▶ **Try it**
Look through the records below for the line with "export PLACE_DENSITY_LB_ADDON = 0.1" and the line with "set_load 0.01 [all_outputs]", then return those lines and all lines between, exactly.

Dataset entries:
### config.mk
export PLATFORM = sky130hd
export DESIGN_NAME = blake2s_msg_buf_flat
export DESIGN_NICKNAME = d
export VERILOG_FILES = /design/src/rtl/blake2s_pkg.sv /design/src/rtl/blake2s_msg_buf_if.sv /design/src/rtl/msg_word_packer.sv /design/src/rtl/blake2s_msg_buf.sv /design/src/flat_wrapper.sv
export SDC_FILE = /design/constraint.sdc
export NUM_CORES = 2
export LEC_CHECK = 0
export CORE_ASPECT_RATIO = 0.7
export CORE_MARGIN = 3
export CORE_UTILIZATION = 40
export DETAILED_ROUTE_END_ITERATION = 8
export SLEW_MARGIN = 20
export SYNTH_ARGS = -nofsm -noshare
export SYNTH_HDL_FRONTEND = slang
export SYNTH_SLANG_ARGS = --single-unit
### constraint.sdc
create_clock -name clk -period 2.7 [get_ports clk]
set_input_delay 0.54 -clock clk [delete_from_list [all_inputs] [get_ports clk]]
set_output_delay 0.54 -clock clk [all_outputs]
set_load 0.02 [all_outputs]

==

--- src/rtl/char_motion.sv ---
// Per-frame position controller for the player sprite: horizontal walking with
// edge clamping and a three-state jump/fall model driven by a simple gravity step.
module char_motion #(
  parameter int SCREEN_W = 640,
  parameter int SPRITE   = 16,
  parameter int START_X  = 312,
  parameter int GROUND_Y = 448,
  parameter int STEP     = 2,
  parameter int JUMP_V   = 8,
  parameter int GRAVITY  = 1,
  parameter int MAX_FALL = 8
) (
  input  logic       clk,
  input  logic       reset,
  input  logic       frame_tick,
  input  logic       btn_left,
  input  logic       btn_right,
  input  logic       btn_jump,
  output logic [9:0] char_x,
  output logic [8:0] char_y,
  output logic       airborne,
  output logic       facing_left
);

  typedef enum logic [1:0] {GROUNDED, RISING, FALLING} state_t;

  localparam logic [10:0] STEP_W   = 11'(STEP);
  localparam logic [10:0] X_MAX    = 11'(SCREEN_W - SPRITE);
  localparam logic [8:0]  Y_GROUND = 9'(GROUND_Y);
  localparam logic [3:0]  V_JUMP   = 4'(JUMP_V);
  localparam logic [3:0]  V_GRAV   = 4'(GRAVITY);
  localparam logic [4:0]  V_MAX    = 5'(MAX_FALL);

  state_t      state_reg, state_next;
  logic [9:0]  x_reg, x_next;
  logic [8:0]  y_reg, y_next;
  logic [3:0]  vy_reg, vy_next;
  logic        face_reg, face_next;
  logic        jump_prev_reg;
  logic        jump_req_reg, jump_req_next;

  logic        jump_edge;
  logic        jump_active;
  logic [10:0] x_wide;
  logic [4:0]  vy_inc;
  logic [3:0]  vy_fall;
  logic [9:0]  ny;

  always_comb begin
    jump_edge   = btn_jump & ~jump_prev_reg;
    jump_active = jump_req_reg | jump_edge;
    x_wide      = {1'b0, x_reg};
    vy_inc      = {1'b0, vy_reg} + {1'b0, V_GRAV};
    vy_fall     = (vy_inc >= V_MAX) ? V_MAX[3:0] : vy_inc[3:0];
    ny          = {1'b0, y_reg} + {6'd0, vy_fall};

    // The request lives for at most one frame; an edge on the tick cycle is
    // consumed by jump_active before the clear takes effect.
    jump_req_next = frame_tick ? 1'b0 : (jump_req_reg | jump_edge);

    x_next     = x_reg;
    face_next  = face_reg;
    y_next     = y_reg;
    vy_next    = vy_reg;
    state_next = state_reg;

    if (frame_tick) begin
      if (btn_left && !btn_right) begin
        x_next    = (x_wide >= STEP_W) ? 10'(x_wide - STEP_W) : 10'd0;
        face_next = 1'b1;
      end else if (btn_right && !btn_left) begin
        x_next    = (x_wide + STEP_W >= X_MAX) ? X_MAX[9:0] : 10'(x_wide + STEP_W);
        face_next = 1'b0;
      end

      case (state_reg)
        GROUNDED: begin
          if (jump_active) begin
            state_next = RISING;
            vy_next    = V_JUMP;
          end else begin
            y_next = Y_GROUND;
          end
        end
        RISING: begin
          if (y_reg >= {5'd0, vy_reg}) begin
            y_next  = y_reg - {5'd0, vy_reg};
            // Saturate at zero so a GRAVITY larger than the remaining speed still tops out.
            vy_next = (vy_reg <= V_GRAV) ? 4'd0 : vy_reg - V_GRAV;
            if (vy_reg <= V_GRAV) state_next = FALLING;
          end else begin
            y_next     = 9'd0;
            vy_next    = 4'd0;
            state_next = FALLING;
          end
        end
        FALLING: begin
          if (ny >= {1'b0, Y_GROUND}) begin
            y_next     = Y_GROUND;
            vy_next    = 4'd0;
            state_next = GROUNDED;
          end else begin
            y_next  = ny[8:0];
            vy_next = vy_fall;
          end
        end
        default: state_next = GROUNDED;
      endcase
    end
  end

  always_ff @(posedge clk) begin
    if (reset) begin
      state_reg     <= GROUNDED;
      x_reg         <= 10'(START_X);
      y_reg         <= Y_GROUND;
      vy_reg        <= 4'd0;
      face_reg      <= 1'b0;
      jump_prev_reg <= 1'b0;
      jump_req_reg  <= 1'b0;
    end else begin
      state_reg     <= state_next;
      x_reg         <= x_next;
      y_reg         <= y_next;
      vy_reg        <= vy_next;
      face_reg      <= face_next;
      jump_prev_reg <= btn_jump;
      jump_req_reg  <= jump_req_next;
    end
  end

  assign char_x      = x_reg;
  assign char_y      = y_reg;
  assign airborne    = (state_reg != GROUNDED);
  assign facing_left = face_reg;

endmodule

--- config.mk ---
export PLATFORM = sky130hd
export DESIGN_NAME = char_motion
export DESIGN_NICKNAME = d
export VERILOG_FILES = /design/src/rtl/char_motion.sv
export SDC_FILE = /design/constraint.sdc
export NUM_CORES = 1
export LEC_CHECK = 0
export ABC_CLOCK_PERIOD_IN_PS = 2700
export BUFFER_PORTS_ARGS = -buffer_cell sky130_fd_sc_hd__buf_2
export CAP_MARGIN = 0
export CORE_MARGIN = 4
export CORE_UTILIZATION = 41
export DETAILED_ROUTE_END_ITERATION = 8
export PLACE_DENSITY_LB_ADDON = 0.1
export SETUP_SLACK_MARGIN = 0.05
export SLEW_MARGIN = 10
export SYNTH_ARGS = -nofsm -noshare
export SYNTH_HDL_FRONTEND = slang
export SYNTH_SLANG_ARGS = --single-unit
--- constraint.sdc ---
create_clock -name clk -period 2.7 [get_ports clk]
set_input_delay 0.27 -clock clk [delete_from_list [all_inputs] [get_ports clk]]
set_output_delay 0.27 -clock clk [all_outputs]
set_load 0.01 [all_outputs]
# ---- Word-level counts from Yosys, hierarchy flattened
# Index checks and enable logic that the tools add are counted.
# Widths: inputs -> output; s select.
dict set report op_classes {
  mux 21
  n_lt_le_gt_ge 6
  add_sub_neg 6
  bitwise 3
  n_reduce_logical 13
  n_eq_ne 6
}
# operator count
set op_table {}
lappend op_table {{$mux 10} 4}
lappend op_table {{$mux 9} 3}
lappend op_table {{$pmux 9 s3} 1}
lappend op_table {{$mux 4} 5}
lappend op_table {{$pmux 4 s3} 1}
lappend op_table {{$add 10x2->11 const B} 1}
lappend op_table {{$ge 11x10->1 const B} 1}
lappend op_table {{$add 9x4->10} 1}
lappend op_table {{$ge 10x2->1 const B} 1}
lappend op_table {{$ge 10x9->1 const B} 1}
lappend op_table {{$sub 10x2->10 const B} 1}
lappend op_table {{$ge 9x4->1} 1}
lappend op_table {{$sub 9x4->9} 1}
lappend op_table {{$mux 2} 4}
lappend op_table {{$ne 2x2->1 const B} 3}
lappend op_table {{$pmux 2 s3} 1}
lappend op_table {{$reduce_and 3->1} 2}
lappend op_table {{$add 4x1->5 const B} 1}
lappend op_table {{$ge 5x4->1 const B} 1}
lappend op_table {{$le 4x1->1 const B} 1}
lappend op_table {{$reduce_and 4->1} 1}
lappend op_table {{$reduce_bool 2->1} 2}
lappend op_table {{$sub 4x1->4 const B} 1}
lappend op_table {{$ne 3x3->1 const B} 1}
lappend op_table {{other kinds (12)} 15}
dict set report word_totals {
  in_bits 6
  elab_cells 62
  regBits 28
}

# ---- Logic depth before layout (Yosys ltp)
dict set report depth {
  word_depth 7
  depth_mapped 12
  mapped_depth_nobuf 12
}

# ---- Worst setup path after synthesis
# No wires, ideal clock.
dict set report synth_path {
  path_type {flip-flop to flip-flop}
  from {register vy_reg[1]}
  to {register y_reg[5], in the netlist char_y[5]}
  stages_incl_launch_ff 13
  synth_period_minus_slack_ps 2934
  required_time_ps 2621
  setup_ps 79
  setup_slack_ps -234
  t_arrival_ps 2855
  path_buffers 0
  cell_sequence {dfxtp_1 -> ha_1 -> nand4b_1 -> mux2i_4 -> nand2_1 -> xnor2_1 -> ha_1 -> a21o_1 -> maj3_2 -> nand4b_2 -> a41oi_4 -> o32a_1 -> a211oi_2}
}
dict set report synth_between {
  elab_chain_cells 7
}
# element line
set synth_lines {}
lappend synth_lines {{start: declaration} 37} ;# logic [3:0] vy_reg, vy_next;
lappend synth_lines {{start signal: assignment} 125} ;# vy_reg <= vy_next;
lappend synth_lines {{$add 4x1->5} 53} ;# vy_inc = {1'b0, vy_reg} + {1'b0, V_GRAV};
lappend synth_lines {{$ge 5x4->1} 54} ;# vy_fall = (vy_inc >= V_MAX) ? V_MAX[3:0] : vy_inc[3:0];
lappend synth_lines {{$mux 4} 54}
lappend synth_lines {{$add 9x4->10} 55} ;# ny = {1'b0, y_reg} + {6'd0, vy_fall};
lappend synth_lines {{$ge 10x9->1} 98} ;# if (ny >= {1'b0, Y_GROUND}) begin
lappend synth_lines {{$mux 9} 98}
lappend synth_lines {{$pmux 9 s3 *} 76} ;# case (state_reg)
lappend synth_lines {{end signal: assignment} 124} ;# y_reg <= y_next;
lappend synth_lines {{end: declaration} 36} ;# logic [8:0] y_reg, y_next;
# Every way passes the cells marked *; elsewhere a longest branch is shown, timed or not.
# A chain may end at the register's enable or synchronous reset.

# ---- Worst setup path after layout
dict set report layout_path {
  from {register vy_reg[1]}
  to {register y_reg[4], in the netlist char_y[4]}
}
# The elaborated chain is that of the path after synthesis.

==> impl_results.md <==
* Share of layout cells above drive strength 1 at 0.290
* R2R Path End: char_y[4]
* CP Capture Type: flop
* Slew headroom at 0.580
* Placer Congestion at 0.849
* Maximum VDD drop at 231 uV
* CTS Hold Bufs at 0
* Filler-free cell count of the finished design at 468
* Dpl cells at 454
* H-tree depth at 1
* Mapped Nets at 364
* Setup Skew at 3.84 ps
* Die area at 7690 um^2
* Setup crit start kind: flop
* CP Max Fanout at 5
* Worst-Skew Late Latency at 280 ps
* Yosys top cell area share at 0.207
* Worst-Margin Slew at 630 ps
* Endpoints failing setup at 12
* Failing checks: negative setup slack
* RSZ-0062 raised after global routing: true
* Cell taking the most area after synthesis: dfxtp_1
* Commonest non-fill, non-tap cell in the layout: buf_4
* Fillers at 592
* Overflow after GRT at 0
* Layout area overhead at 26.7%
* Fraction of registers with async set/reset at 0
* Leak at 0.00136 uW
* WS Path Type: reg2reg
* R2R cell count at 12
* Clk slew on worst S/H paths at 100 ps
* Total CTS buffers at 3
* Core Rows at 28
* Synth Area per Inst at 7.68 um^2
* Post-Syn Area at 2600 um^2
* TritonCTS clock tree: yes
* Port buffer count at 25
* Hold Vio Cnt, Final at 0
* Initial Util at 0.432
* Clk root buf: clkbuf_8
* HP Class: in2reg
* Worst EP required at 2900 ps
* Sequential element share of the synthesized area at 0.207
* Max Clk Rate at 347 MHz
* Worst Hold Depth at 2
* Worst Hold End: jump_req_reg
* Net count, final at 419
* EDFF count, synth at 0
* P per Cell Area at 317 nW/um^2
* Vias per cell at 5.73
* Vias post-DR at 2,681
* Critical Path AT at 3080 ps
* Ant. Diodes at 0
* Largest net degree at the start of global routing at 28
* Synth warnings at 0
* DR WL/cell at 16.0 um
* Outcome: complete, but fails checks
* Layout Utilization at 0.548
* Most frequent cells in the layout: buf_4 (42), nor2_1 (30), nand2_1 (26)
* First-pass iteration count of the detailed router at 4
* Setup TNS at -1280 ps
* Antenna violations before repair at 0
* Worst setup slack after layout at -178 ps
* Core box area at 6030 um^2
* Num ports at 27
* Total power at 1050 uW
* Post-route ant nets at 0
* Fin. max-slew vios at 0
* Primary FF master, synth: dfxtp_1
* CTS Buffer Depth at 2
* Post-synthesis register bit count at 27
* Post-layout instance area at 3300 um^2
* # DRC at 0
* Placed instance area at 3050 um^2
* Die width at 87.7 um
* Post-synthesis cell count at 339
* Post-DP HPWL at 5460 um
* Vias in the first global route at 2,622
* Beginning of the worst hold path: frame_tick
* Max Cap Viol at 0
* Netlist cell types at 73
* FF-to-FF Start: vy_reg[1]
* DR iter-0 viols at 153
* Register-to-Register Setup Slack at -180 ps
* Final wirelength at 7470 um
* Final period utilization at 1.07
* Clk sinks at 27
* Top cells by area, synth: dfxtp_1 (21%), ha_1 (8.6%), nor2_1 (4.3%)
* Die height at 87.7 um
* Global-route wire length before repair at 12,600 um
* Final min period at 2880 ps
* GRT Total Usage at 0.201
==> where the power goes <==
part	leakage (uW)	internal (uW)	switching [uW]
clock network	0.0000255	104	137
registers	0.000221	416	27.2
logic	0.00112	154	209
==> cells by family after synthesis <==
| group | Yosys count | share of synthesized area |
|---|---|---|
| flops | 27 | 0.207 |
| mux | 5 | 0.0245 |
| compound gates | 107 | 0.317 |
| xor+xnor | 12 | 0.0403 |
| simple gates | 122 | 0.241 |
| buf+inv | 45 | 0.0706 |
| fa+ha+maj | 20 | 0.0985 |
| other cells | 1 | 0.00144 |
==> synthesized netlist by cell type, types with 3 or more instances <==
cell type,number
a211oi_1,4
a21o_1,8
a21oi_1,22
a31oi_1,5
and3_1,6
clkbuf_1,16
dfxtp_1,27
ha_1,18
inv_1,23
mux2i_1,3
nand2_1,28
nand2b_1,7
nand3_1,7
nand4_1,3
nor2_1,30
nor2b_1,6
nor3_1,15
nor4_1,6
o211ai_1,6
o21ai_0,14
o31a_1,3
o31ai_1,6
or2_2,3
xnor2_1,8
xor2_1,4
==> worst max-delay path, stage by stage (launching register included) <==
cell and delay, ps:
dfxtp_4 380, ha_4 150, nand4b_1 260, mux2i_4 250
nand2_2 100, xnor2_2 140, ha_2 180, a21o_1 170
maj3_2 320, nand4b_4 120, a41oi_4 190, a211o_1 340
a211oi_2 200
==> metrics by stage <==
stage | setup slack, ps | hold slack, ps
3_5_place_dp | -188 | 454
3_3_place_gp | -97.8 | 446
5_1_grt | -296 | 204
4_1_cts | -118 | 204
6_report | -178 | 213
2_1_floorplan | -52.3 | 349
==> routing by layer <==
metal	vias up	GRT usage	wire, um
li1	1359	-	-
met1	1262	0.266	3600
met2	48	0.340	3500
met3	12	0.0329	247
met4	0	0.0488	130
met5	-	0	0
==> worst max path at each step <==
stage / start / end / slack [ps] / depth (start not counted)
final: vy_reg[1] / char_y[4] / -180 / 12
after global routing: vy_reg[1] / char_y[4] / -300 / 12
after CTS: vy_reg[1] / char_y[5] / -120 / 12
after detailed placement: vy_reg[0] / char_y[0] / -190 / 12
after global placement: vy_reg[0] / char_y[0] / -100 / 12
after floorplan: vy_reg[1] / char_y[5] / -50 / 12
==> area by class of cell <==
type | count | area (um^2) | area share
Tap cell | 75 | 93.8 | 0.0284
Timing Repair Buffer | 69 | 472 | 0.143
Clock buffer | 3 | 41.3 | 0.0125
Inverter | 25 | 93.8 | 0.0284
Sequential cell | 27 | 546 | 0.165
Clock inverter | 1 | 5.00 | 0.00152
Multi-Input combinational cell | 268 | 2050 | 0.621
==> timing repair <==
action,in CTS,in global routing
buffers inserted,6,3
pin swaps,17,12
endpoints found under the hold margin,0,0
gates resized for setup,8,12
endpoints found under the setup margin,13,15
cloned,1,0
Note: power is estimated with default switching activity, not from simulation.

▶ **Reply**
export PLACE_DENSITY_LB_ADDON = 0.1
export SETUP_SLACK_MARGIN = 0.05
export SLEW_MARGIN = 10
export SYNTH_ARGS = -nofsm -noshare
export SYNTH_HDL_FRONTEND = slang
export SYNTH_SLANG_ARGS = --single-unit
--- constraint.sdc ---
create_clock -name clk -period 2.7 [get_ports clk]
set_input_delay 0.27 -clock clk [delete_from_list [all_inputs] [get_ports clk]]
set_output_delay 0.27 -clock clk [all_outputs]
set_load 0.01 [all_outputs]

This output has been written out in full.